Task description — Only those lines in the data below from the line containing "the first run of note 1" through the line containing "the third run", both included, should be restated word for word.

_ _ _ _

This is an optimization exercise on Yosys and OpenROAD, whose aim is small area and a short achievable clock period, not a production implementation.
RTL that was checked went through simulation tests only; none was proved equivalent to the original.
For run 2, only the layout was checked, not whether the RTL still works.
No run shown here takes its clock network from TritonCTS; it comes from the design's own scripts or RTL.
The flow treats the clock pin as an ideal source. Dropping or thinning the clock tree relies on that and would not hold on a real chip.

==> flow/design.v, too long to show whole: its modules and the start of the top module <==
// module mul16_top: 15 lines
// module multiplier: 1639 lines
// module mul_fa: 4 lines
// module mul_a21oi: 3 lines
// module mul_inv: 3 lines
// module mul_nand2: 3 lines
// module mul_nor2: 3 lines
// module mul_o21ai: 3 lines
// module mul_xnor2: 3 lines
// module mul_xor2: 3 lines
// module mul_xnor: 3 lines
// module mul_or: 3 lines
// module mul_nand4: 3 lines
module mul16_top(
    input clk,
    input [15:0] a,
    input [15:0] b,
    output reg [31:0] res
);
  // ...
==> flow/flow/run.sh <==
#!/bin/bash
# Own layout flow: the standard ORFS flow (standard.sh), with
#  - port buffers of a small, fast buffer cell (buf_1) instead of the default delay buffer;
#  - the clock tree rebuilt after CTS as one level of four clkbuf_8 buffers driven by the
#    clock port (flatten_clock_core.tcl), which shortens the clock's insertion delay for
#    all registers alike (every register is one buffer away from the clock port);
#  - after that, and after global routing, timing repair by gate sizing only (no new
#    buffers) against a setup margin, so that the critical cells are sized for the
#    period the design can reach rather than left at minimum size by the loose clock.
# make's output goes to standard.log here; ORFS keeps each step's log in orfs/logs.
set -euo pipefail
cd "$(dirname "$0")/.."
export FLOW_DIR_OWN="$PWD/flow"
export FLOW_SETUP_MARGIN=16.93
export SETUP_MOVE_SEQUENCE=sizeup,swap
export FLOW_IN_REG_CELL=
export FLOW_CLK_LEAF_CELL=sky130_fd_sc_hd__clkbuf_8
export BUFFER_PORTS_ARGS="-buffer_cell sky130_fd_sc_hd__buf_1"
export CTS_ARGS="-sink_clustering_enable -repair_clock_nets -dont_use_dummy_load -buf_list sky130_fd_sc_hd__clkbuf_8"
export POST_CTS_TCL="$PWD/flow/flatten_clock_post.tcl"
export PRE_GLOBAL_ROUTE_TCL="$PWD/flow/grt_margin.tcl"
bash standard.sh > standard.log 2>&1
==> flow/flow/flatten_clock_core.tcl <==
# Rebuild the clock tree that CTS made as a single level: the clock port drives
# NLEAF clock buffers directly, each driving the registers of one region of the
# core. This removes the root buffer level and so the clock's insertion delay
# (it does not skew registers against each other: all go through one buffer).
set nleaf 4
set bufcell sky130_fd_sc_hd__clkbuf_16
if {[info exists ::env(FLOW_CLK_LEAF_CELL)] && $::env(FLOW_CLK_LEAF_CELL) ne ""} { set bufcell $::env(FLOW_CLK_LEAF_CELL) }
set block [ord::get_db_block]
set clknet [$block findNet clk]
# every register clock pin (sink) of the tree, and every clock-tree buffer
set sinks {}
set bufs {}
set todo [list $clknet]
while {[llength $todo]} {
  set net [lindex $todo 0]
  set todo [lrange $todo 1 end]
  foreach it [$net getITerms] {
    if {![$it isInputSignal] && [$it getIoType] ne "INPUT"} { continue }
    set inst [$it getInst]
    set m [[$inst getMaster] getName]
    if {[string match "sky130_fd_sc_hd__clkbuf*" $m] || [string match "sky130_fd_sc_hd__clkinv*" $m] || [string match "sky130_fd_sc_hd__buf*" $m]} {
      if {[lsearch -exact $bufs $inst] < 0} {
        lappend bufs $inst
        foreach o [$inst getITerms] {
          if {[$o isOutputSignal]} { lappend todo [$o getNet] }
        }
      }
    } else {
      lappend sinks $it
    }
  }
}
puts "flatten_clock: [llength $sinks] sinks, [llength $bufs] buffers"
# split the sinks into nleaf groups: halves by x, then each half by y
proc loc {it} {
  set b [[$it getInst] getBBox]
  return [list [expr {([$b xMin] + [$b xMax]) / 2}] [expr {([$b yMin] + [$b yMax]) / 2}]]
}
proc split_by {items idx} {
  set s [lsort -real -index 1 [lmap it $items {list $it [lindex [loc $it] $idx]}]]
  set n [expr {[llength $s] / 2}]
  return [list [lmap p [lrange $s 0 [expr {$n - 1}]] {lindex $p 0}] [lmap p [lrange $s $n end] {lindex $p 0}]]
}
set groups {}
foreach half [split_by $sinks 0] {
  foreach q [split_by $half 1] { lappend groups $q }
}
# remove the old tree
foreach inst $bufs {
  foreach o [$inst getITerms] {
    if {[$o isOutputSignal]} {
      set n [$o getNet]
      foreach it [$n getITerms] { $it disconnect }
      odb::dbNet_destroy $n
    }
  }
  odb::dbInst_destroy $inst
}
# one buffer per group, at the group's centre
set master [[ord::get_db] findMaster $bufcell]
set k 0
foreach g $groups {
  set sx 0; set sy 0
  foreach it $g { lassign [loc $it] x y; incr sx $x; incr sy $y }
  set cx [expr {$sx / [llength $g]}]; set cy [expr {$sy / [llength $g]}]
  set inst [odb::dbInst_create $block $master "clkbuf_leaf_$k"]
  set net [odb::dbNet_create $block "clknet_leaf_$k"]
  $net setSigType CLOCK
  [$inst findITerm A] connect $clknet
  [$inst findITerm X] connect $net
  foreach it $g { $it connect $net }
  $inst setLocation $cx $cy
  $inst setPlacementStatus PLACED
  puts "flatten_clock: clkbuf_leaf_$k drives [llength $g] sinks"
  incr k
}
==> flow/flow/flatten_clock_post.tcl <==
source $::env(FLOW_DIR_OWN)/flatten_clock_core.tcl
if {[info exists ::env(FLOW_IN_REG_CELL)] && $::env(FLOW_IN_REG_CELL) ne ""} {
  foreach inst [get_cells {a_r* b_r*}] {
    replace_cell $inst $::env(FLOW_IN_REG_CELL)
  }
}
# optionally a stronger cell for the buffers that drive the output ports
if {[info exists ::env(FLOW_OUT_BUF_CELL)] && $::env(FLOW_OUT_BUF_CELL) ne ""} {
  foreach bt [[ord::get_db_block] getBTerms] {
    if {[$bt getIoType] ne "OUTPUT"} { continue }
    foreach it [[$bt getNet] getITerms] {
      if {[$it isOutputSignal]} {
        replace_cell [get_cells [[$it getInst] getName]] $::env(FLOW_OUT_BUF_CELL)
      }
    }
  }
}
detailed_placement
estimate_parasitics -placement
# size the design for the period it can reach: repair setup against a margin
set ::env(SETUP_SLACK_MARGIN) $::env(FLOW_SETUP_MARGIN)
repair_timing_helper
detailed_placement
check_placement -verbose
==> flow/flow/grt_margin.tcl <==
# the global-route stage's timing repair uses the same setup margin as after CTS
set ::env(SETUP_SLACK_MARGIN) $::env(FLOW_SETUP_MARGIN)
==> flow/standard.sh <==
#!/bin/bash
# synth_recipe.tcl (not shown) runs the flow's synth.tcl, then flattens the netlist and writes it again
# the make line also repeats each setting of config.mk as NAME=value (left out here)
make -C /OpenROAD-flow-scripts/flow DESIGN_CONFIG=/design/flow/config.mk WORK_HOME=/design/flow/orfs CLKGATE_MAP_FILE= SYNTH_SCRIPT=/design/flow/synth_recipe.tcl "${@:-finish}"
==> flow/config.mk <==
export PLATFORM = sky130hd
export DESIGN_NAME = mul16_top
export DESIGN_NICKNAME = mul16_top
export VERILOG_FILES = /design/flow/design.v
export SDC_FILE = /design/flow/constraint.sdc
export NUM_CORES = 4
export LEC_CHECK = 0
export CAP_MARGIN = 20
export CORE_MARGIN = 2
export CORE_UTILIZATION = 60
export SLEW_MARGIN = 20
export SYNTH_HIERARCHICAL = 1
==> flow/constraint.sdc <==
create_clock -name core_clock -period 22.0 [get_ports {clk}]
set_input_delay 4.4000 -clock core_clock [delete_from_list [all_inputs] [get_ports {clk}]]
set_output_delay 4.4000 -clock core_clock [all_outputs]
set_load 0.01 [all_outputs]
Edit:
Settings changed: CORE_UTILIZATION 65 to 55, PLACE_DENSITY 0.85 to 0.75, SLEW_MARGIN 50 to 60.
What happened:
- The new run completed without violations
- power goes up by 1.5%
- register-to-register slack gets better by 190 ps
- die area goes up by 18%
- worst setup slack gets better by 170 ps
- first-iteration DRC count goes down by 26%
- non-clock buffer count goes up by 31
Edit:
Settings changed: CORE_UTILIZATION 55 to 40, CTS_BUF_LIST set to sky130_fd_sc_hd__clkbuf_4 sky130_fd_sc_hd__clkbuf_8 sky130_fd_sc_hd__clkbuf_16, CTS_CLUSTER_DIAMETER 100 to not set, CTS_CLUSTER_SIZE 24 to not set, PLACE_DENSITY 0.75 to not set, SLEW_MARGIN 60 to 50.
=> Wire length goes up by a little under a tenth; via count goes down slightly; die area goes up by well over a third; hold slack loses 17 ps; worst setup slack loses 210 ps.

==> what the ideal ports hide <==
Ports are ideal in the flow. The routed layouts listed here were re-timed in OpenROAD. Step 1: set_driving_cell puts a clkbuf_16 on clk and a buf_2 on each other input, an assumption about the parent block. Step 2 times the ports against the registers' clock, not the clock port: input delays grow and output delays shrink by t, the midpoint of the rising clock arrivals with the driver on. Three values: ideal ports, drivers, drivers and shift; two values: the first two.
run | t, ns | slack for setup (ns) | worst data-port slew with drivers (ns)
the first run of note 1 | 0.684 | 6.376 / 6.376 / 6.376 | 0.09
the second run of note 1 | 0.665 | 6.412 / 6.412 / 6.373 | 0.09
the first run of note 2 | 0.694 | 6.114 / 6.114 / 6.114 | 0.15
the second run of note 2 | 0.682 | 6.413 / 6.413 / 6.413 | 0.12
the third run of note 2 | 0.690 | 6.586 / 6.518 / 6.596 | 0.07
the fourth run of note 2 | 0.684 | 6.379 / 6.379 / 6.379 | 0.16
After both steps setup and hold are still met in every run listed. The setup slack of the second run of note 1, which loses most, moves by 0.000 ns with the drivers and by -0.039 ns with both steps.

_ _ _ _

Expected answer —
the first run of note 1 | 0.684 | 6.376 / 6.376 / 6.376 | 0.09
the second run of note 1 | 0.665 | 6.412 / 6.412 / 6.373 | 0.09
the first run of note 2 | 0.694 | 6.114 / 6.114 / 6.114 | 0.15
the second run of note 2 | 0.682 | 6.413 / 6.413 / 6.413 | 0.12
the third run of note 2 | 0.690 | 6.586 / 6.518 / 6.596 | 0.07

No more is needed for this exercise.